## ACTIVITY:
Report how many lines of the records below include the word "routed". Give nothing but the number.

## PROVIDED DATA:
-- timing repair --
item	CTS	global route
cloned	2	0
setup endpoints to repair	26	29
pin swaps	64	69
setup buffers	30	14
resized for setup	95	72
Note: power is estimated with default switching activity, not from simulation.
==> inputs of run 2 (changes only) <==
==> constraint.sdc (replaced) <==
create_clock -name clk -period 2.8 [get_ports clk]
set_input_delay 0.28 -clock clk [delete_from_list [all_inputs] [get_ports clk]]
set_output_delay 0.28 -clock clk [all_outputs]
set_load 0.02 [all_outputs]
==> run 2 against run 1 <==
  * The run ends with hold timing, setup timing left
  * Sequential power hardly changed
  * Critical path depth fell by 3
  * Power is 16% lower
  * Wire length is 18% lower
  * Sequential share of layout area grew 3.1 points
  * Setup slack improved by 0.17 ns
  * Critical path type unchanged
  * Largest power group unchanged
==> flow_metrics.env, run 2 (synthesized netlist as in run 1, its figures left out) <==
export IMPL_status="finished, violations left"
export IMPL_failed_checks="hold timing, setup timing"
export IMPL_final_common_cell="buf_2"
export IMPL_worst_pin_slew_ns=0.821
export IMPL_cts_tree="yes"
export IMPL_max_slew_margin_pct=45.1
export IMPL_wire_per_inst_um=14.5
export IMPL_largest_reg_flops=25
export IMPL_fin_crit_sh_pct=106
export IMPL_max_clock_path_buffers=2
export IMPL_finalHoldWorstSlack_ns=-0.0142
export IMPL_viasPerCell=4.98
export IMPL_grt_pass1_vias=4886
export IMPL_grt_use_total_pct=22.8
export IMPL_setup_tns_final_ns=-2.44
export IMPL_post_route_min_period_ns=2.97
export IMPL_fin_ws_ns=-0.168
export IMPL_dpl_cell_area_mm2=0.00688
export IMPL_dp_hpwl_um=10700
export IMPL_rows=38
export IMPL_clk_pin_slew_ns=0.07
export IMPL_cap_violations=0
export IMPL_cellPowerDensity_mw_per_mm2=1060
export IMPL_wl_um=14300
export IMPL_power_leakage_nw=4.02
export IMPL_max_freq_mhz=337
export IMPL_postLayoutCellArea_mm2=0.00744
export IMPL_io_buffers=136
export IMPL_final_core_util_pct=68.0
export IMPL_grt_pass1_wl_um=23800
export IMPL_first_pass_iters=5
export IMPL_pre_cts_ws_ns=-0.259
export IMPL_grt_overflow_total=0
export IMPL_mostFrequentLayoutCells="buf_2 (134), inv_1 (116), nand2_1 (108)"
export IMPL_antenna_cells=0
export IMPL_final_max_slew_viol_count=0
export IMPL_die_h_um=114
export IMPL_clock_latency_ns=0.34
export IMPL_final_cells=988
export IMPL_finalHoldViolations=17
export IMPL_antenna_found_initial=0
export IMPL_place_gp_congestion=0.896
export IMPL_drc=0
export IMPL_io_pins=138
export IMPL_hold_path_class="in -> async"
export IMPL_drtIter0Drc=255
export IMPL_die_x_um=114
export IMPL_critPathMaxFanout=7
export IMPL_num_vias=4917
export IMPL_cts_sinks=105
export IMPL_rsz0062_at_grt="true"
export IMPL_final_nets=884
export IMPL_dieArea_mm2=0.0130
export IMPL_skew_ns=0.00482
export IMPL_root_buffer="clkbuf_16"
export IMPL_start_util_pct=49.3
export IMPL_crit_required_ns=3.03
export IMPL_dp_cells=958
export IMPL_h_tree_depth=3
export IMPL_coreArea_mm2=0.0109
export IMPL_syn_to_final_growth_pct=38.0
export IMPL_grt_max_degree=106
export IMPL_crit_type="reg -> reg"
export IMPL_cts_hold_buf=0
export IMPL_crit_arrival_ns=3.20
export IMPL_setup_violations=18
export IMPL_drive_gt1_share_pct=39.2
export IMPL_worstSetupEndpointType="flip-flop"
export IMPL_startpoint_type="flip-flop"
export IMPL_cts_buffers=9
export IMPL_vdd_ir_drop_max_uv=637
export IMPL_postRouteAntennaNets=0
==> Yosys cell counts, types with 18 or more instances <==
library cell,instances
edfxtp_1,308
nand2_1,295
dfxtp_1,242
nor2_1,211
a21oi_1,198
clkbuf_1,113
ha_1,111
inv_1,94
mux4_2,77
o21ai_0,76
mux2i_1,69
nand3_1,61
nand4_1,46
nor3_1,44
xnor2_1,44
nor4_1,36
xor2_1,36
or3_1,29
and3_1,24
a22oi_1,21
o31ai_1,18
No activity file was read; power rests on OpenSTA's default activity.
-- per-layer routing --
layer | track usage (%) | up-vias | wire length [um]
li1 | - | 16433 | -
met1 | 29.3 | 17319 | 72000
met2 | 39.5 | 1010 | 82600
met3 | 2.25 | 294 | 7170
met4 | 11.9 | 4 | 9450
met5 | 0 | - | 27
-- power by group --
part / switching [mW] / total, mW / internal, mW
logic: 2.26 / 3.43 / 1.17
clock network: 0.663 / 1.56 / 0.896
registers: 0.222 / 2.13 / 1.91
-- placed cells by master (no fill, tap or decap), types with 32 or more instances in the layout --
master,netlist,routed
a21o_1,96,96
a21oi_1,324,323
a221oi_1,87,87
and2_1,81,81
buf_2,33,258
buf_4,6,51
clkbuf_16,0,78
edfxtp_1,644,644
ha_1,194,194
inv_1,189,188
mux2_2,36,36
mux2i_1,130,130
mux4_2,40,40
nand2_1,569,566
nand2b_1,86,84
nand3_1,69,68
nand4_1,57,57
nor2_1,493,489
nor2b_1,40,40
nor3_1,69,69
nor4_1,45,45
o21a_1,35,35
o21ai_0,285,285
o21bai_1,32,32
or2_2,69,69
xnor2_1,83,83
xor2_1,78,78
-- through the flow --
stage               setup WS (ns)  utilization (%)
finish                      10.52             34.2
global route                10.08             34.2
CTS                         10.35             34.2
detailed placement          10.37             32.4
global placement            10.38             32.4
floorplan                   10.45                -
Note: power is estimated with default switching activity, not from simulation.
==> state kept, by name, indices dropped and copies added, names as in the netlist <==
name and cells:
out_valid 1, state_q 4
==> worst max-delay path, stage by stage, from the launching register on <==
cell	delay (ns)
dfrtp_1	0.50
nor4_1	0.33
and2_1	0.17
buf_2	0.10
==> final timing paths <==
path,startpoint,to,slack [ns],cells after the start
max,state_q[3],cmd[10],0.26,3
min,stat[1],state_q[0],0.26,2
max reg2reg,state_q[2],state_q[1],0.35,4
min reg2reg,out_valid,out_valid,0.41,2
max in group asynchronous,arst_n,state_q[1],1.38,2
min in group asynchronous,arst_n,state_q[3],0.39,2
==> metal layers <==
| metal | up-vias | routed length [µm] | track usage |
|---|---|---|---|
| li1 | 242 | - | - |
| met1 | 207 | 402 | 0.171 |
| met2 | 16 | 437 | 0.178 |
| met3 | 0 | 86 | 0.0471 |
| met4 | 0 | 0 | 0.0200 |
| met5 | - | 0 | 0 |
`config.mk`:
```
export PLATFORM = sky130hd
export DESIGN_NAME = fbre_div
export DESIGN_NICKNAME = d
export VERILOG_FILES = /design/src/design/fbre_pkg.sv /design/src/design/fbre_div.sv
export SDC_FILE = /design/constraint.sdc
export NUM_CORES = 1
export LEC_CHECK = 0
export BUFFER_PORTS_ARGS = -buffer_cell sky130_fd_sc_hd__buf_4
export CAP_MARGIN = 20
export CELL_PAD_IN_SITES_DETAIL_PLACEMENT = 1
export CELL_PAD_IN_SITES_GLOBAL_PLACEMENT = 1
export CORE_ASPECT_RATIO = 1.4
export CORE_UTILIZATION = 47
export DETAILED_ROUTE_END_ITERATION = 16
export PLACE_DENSITY = 0.93
export SLEW_MARGIN = 0
export SYNTH_ARGS = -nofsm -noshare
export SYNTH_HDL_FRONTEND = slang
export SYNTH_SLANG_ARGS = --single-unit
```
`constraint.sdc`:
```
create_clock -name clk_i -period 4.9 [get_ports clk_i]
set_clock_uncertainty 0.05 [all_clocks]
set_input_delay 0.245 -clock clk_i [delete_from_list [all_inputs] [get_ports clk_i]]
set_output_delay 0.245 -clock clk_i [all_outputs]
set_load 0.01 [all_outputs]
```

## TASK RESULT:
2